A little more research led him to the 1887 version of the signal code, which matched.

A cold spring day

It turns out that “Bismark Omit foliage buck bank” was a weather observation for May 27, 1888 in present-day Bismarck, ND.

The way the US Signal Service Weather Code worked was that each word in each line corresponded to a location or set of observable conditions.

When a weather reading was received, it would match a predetermined word in the codebook and that word would be transmitted.
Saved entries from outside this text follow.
File: config.mk
export PLATFORM = sky130hd
export DESIGN_NAME = timer_apb_slave
export DESIGN_NICKNAME = d
export VERILOG_FILES = /design/src/rtl/timer_apb_slave.sv
export SDC_FILE = /design/constraint.sdc
export NUM_CORES = 1
export LEC_CHECK = 0
export BUFFER_PORTS_ARGS = -buffer_cell sky130_fd_sc_hd__buf_2
export CORE_AREA = 2 2 49 56
export CTS_BUF_LIST = sky130_fd_sc_hd__clkbuf_4
export DETAILED_ROUTE_END_ITERATION = 6
export DIE_AREA = 0 0 51 58
export GPL_ROUTABILITY_DRIVEN = 0
export HOLD_SLACK_MARGIN = 0.02
export PLACE_DENSITY = 0.77
export SLEW_MARGIN = 15
export SYNTH_ARGS = -nofsm -noshare
export SYNTH_HDL_FRONTEND = slang
export SYNTH_SLANG_ARGS = --single-unit
File: constraint.sdc
create_clock -name pclk -period 1.3 [get_ports pclk]
set_input_delay 0.13 -clock pclk [delete_from_list [all_inputs] [get_ports pclk]]
set_output_delay 0.13 -clock pclk [all_outputs]
set_load 0.02 [all_outputs]
File: src/rtl/timer_apb_slave.sv
// APB register front-end for the 8-bit timer: TDR/TCR/TSR decode, write masks, wait states, flag capture.
// Optional pslverr reporting is enabled by defining TIMER_APB_PSLVERR_EN; otherwise pslverr stays 0.
module timer_apb_slave #(
    parameter int ADDR_WIDTH  = 8,
    parameter int DATA_WIDTH  = 8,
    parameter int WAIT_CYCLES = 0
) (
    input  logic                  pclk,
    input  logic                  preset,
    input  logic                  psel,
    input  logic                  penable,
    input  logic                  pwrite,
    input  logic [ADDR_WIDTH-1:0] paddr,
    input  logic [DATA_WIDTH-1:0] pwdata,
    output logic [DATA_WIDTH-1:0] prdata,
    output logic                  pready,
    output logic                  pslverr,
    output logic [7:0]            tdr,
    output logic                  tcr_load,
    output logic                  tcr_updw,
    output logic                  tcr_en,
    output logic [1:0]            tcr_cks,
    input  logic                  ovf_set,
    input  logic                  udf_set,
    output logic                  tsr_ovf,
    output logic                  tsr_udf
);

    // The state runs one cycle ahead of the bus so pready/prdata can be registered:
    // SETUP = wait states being counted, ACCESS = the cycle in which pready is high.
    typedef enum logic [1:0] {IDLE, SETUP, ACCESS} state_t;

    state_t                  state;
    logic [3:0]              wcnt;
    logic [7:0]              tdr_q;
    logic [7:0]              tcr_q;
    logic [1:0]              tsr_q;

    logic                    hit_tdr;
    logic                    hit_tcr;
    logic                    hit_tsr;
    logic                    unmapped;
    logic                    err;
    logic                    commit;
    logic [7:0]              rd_val;
    logic [DATA_WIDTH-1:0]   rd_bus;
    logic [1:0]              tsr_nxt;

    always_comb begin
        hit_tdr  = (paddr == ADDR_WIDTH'(0));
        hit_tcr  = (paddr == ADDR_WIDTH'(1));
        hit_tsr  = (paddr == ADDR_WIDTH'(2));
        unmapped = !(hit_tdr || hit_tcr || hit_tsr);
        rd_val   = 8'h00;
        if (hit_tdr)      rd_val = tdr_q;
        else if (hit_tcr) rd_val = tcr_q;
        else if (hit_tsr) rd_val = {6'b0, tsr_q};
        rd_bus   = pwrite ? '0 : DATA_WIDTH'(rd_val);
`ifdef TIMER_APB_PSLVERR_EN
        err      = unmapped || (pwrite && hit_tsr && (pwdata[7:2] != 6'd0));
`else
        err      = 1'b0;
`endif
    end

    assign commit = (state == ACCESS) && psel && penable && pwrite;

    // Hardware set pulses are ORed in after the write-0-to-clear so a same-cycle set wins.
    always_comb begin
        tsr_nxt = tsr_q;
        if (commit && hit_tsr)
            tsr_nxt = tsr_q & pwdata[1:0];
        tsr_nxt = tsr_nxt | {udf_set, ovf_set};
    end

    always_ff @(posedge pclk) begin
        if (preset) begin
            state   <= IDLE;
            wcnt    <= 4'd0;
            pready  <= 1'b0;
            pslverr <= 1'b0;
            prdata  <= '0;
            tdr_q   <= 8'h00;
            tcr_q   <= 8'h00;
            tsr_q   <= 2'b00;
        end else begin
            pready  <= 1'b0;
            pslverr <= 1'b0;
            prdata  <= '0;
            tsr_q   <= tsr_nxt;

            case (state)
                IDLE: begin
                    if (psel && !penable) begin
                        if (WAIT_CYCLES == 0) begin
                            state   <= ACCESS;
                            pready  <= 1'b1;
                            pslverr <= err;
                            prdata  <= rd_bus;
                        end else begin
                            state <= SETUP;
                            wcnt  <= 4'(WAIT_CYCLES);
                        end
                    end
                end
                SETUP: begin
                    if (!psel) begin
                        state <= IDLE;
                        wcnt  <= 4'd0;
                    end else if (penable) begin
                        if (wcnt == 4'd1) begin
                            state   <= ACCESS;
                            wcnt    <= 4'd0;
                            pready  <= 1'b1;
                            pslverr <= err;
                            prdata  <= rd_bus;
                        end else begin
                            wcnt <= wcnt - 4'd1;
                        end
                    end
                end
                ACCESS: begin
                    state <= IDLE;
                    if (commit) begin
                        if (hit_tdr) tdr_q <= pwdata[7:0];
                        if (hit_tcr) tcr_q <= pwdata[7:0] & 8'hB3;
                    end
                end
                default: state <= IDLE;
            endcase
        end
    end

    assign tdr      = tdr_q;
    assign tcr_load = tcr_q[7];
    assign tcr_updw = tcr_q[5];
    assign tcr_en   = tcr_q[4];
    assign tcr_cks  = tcr_q[1:0];
    assign tsr_ovf  = tsr_q[0];
    assign tsr_udf  = tsr_q[1];

endmodule

# == Word-level counts from Yosys, hierarchy flattened ==
# Cells that the tools add are included.
# classes
mux,23
addsub,1
n_bitwise,2
eq_ne,9
n_reduce_logical,12
# op_table
op,count
$mux 8,7
$pmux 8 s2,1
$mux 2,6
$mux 4,3
$reduce_and 3->1,3
$eq 8x1->1 const B,1
$eq 8x2->1 const B,1
$logic_not 8->1,1
$ne 3x3->1 const B,2
$logic_and 1x1->1,5
$eq 4x1->1 const B,1
$mux 1,4
$pmux 2 s2,1
$sub 4x1->4 const B,1
$and 2x2->2,1
$eq 2x1->1 const B,1
$eq 2x2->1 const B,1
$logic_not 2->1,1
$ne 2x1->1 const B,1
$ne 2x2->1 const B,1
$or 2x2->2,1
$pmux 1 s2,1
$reduce_and 2->1,1
$logic_not 1->1,1
# totals
output_inout_bits,25
elab_cells,54
reg_bits,30
in_bits,23

# == Depth between registers and ports, before layout ==
# Gate-level depths: netlist of the first run.
# logic_depth
word_depth,9
depth_mapped,4
mapped_depth_nobuf,3

# == Worst setup path before layout of the first run ==
# No wires, ideal clock.
# synth_path
path_type,flip-flop to flip-flop
start,reg state[1]
end,reg tdr_q[0] (netlist: tdr[0])
arrival_ps,1087
setup_ps,72
n_path_buf,1
setup_slack_ps,142
synth_period_minus_slack_ps,1158
path_stages_with_launch,5
t_required_ps,1228
cell_sequence,dfxtp_1 > and4_1 > and4_1 > buf_6 > mux2i_1
# synth_between
elab_chain_cells,5
# synth_lines
element,line_no,rtl
start: declaration,33,state_t state;
start signal: assignment,78,state <= IDLE;
start signal: assignment,96,state <= ACCESS;
start signal: assignment,101,state <= SETUP;
$eq 2x2->1 *,"66, 92",
$logic_and 1x1->1 (3 in series),66,assign commit = (state == ACCESS) && psel && penable && pwrite;
$reduce_and 3->1 (no line) *,--,
end signal: assignment,125,if (hit_tdr) tdr_q <= pwdata[7:0];
end: declaration,35,logic [7:0] tdr_q;
# Every way passes the cells marked *; elsewhere a longest branch is shown, timed or not.
# A chain may end at the register's enable or synchronous reset.

# == Worst setup path after layout of the first run ==
# layout_path
start,reg state[1]
end,reg tdr_q[6] (netlist: tdr[6])
# The elaborated chain is that of the path after synthesis.

==> reports/results.tsv, run 1 <==
metric	value	unit
mostFrequentLayoutCell	buf_2	
portBuffers	46	
grt_pass1_vias	852	
numCtsBuffers	3	
antenna_found_initial	0	
clk_latency	330	ps
seqPwrFrac	61.3	%
fp-row-count	19	
clk_pin_slew	140	ps
powerDensity	893.7	nW/um^2
path_class	reg2reg	
slowest_delay	390	ps
cts_root_buf	clkbuf_4	
avgSynthCellArea	11.02	sq um
reg2reg_setup_slack	60	ps
crit_arrival	1510	ps
p_int	0.0009575	W
wire_per_inst	12.50	um
status	finished, final reports clean	
grt_pass1_wl	3739	um
final_cell_mix	buf_2, dfxtp_1, nand2b_1	
hold_path_class	in2reg	
drv_cap	0	
r2r-end	tdr[6]	
syn_to_final_growth	29.93	%
reg2reg_from	state[1]	
grt_max_degree	25	
die_area	2958	sq um
die_height	58	um
coreArea	2401	sq um
hold_end	pready	
sw_frac_of_total	24.42	%
max_freq	805.5	MHz
yosys_warnings	0	
cts_tree	done	
slew_viol_final	0	
path_max_fanout	4	
dr.pass1.iters	4	
initial_utilization	45.44	%
syn-cell-area	1091	sq um
fin_nets	173	
worst_setup_path_start_kind	flop	
ys_types	21	
fp.dieW	51	um
final_core_util	59.04	%
track_usage	17.06	%
hold_viol	0	
end_kind	flop	
final_cells	180	
vdd_drop_max	0.6528	mV
vias	876	
place_hpwl	1742	um
worst_ep_required_time	1570	ps
grt_overflow	0	
worst_path_max_delay_cell	dfxtp_4	
antenna_left	0	
num_antenna_cells	0	
drt-total-wl	2250	um
dp.cells	175	
vias_per_cell	4.867	
min_period	1241	ps
p_comb_share	10.7	%
min-delay-start	preset	
setup_viol	0	
finalClockSkew	12.33	ps
post-route-period-util	95.50	%
drc	0	
p_clk_share	28.0	%
ys_seq_area_share	45.87	%
tns	0	ps
cts_num_sinks	25	
synthCells	99	
crit_chain	and4_4, and4_1, buf_4, mux2i_1	
rr_worst_depth	4	
htree_levels	1	
rsz0062_at_grt	true	
synth_nets	122	
clockBufferDepth	2	
hold_depth	2	
leakage	0.6902	nW
drive_gt1_share	42.95	%
ios	48	
drt-initial-drc-count	9	
p_sw	0.0003094	W
cts_hold_buffers	1	
synth_seq_cells	25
In the Silk Dress cryptogram, the first words of each line were not coded, so Bismarck was a weather station locator.

The second word, Omit, corresponded to an air temperature of 56 F and a barometric pressure of 0.08 Hg.

“Leaf” means the dew point was 32 F at 10 a.m. “Buck” described clear skies, no precipitation, and a northerly wind. A “bank” meant a wind speed of 12 mph.

A page from the 1887 US Army Signal Service Weather Code showing the code words used to report dew point.
An 1887 US Army Signal Service Weather Code page shows the code words used for dew point. (National Oceanic and Atmospheric Administration)

Cross-referencing a map of telegraph routes, Chan believes these were daily observations transmitted from distant weather stations to Washington, where the US Army Signal Service produced national weather information.

“For the first time, the telegraph allowed weather news to travel faster than the weather itself,” Chan said.

At the time, the US and Canadian governments had an agreement to exchange weather information by telegraph.

That's how Canadian city names got into the Silk Dress cryptogram.

It includes observations from landing stations in Calgary, Minnesota, Mann, Winnipeg and Prince Arthur – modern Thunder Bay, Ont. – all shared a telegraph line connecting Milwaukee, Wis. and sent messages to Washington through New York.

This line describes a cool spring day at the Fort Garry weather station in Winnipeg:

“Gary Noun Tertal Legal Palm Novice Event.”

The line “Garry Noun Tertal Lawful Palm New Event” describes a weather observation in Winnipeg on May 27, 1888. (Submitted by Sarah Rivers-Coffield)

According to the code, Gary listed the weather station. The “noun” was the day of the month, the 27th. The “tertal” was 42 F, with a barometric pressure of 0.94 sg. “Legal” was 30 percent humidity at 10 p.m. “Novice” means stratus clouds with 8/10 cover. “Event” meant cloudy with wind speeds of 0-4 mph. The word “palm” does not appear in the code; Chan believes it ended up being a mistake in the message.

Meanwhile, Calgary was slightly cooler that day, 40 F (4 C) and clear, while Thunder Bay was 46 F (7 C) as northeast winds blew over Lake Superior.

So not exactly secret information.

The code is cracked, but the secret remains

Who did the dress belong to and why was the seemingly benign message hidden in a secret pocket for over a century?

At least this part of the secret seems to eat.

“My best guess is that this is a woman who worked in the Signal Service office in Washington,” he said.

The explanation could be as mundane as someone forgetting a note left in their pocket at the end of the day and accidentally packing a dress, the message long forgotten.

“Were they just pieces of scrap?” Chan was surprised.

The dress does offer a possible clue: a label that says “Bennett.” But Chan could find no record of Bennett, then employed by the Signals Service in Washington.

Rivers-Caufield, who is also an archaeologist, is equally fascinated and confused by the history here.

“I'm sure it would be a lot more fascinating and blow up in a much bigger way if it was a secret code to do with something like war or espionage or whatever,” he said.

At the very least, he notes, the mystery offers insight into time.

“Honestly, I feel it's much more fascinating to think about what knowing the weather meant to people… in the first place.”

Meanwhile, Chan is not giving up just yet. He says he still has a few leads that could help identify the dress' owner.